Copy every line that holds the string "selected" from the data below.
───── Raw data ─────
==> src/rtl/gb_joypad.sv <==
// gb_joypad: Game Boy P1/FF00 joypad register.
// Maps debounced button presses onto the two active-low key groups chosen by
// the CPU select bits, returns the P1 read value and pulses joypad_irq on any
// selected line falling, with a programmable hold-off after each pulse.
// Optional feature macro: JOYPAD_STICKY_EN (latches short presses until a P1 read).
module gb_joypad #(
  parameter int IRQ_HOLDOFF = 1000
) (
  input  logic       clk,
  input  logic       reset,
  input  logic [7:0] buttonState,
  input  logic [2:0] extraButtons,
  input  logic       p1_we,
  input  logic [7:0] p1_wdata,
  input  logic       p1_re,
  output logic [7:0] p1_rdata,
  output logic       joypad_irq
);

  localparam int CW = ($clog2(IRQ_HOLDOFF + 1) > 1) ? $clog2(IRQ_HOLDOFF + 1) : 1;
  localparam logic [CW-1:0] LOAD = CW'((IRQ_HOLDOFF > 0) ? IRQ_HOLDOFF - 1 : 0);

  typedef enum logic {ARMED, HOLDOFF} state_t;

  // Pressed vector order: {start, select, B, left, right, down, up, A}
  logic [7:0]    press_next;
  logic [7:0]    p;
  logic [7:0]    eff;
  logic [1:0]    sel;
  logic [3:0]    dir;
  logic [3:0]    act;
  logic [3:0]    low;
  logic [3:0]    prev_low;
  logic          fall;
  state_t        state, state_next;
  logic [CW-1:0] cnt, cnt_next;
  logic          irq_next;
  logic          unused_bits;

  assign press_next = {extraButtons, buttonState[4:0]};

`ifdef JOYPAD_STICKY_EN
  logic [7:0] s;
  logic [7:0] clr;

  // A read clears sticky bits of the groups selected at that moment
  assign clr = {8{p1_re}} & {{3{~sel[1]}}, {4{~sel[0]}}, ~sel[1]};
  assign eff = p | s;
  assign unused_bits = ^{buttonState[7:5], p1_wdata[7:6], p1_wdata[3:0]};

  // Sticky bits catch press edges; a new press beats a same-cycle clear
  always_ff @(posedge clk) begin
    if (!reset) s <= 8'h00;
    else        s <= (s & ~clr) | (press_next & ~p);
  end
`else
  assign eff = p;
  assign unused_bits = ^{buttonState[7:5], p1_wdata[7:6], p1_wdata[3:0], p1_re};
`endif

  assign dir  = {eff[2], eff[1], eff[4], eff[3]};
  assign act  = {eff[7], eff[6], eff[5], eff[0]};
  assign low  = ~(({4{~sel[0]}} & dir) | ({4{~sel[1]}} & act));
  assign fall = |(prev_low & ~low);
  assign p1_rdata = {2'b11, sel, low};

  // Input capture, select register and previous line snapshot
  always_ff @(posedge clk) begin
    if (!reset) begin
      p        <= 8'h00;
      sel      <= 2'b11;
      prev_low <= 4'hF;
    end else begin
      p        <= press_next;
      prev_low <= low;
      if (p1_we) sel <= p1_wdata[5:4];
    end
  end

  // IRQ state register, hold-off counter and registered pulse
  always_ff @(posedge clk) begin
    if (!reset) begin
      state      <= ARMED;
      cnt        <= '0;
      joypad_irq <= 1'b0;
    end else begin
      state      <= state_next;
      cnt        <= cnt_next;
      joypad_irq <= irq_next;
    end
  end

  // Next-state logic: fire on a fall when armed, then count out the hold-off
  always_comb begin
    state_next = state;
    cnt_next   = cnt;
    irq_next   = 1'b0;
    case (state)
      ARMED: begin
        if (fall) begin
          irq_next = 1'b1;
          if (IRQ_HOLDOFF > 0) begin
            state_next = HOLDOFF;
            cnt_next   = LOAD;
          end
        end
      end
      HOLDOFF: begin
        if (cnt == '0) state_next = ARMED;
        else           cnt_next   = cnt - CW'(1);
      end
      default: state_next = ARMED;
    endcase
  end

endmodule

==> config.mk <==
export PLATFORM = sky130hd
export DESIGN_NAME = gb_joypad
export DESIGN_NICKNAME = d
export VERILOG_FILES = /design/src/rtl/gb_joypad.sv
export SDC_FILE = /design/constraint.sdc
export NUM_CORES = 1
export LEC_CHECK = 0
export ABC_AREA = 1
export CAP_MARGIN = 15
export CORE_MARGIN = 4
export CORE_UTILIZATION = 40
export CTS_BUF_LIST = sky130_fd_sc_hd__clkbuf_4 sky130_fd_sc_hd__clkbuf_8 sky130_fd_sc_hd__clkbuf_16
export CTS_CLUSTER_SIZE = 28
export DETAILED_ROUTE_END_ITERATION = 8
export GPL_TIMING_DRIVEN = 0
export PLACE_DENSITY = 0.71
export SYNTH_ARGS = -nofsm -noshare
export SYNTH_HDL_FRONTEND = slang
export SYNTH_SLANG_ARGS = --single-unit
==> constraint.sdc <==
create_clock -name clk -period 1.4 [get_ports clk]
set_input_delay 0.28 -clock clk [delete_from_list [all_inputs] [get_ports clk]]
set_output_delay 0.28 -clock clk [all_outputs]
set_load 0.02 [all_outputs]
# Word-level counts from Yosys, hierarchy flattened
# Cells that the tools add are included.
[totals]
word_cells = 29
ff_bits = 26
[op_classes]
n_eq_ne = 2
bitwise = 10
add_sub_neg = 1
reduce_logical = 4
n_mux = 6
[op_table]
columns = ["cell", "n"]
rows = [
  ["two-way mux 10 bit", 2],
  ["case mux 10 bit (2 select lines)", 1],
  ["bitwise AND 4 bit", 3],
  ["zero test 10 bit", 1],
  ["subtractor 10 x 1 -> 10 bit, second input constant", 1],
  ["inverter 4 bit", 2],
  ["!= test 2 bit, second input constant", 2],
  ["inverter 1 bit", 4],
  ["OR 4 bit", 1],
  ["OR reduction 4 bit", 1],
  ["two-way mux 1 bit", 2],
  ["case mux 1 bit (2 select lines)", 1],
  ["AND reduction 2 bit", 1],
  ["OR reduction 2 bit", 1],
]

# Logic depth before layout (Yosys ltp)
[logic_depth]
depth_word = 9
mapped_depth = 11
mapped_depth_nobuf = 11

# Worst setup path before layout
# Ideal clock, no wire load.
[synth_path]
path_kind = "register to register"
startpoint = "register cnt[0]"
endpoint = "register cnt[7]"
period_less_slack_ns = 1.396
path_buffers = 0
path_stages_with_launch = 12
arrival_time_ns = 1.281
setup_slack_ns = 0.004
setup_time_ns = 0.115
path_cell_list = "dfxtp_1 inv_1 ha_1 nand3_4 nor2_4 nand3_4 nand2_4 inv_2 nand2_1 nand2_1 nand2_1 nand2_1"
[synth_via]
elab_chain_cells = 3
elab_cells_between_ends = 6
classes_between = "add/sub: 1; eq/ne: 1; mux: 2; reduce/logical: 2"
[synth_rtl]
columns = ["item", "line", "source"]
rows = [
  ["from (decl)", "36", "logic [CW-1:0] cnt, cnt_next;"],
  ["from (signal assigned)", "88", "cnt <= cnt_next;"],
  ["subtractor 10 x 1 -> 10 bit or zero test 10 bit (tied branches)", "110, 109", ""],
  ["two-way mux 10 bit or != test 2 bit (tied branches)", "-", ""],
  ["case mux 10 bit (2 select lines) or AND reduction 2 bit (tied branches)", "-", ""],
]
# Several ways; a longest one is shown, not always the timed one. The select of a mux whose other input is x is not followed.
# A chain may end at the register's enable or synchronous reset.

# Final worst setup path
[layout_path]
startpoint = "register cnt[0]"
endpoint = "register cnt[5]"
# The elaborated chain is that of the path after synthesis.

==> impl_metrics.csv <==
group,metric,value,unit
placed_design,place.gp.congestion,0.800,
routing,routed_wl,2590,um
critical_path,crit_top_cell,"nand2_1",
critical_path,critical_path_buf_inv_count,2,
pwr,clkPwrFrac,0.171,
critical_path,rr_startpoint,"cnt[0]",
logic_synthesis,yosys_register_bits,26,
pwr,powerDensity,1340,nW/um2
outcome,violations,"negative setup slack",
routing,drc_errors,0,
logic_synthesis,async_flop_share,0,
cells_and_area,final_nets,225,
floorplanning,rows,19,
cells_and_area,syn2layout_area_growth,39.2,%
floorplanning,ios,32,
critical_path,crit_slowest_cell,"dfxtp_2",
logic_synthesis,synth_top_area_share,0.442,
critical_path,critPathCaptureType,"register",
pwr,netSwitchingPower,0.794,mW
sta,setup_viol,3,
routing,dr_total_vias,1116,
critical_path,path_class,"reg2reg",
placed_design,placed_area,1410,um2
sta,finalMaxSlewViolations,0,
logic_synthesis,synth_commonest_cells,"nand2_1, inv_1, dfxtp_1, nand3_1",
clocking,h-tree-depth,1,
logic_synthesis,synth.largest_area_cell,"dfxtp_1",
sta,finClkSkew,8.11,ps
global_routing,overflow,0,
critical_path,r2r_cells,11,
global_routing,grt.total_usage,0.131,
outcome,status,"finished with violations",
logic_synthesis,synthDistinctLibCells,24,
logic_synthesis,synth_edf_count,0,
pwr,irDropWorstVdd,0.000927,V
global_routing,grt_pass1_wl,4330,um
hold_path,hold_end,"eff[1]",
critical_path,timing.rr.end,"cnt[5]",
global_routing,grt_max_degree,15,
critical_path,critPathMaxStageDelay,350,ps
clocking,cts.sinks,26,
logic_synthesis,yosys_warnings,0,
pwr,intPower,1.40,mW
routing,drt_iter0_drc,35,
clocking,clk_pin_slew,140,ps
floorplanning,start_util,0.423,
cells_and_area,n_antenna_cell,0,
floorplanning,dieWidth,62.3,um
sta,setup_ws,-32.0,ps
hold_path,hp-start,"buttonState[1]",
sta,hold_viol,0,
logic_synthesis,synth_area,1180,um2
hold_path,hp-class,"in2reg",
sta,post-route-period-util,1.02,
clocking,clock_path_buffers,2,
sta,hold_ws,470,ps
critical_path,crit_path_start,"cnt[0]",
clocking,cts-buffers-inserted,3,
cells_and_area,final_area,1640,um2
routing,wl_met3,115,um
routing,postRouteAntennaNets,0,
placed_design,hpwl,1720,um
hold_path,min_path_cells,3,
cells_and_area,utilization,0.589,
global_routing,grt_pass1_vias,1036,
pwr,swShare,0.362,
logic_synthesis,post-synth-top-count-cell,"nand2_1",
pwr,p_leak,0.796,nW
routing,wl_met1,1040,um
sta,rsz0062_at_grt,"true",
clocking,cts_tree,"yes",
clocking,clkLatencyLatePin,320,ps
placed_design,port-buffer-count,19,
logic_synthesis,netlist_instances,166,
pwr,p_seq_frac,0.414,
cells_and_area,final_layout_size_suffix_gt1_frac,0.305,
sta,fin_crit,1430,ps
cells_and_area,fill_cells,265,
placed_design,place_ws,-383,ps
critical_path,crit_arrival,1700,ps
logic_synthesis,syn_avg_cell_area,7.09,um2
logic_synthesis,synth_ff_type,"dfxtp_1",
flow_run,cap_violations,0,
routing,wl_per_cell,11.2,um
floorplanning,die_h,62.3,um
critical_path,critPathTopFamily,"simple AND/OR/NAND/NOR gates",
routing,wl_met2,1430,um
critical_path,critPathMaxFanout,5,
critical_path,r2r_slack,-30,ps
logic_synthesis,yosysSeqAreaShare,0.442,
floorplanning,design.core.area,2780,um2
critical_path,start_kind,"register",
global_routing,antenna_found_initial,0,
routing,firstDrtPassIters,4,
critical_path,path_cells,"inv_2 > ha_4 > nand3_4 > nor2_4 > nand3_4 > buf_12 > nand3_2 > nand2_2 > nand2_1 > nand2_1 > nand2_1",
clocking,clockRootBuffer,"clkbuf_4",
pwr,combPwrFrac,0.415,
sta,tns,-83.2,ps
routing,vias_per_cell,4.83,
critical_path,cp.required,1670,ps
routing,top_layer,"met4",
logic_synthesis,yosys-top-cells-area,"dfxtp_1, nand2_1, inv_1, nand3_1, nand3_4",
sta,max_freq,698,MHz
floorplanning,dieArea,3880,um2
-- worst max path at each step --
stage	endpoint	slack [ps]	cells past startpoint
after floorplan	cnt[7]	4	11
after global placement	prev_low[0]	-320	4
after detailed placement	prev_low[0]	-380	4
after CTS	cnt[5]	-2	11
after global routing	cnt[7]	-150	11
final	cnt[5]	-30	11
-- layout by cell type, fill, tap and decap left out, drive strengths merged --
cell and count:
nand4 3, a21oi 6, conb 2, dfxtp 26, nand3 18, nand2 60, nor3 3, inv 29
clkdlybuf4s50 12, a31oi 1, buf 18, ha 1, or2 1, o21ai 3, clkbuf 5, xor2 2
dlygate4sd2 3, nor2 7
─────
Problem solution:
// selected line falling, with a programmable hold-off after each pulse.
  // A read clears sticky bits of the groups selected at that moment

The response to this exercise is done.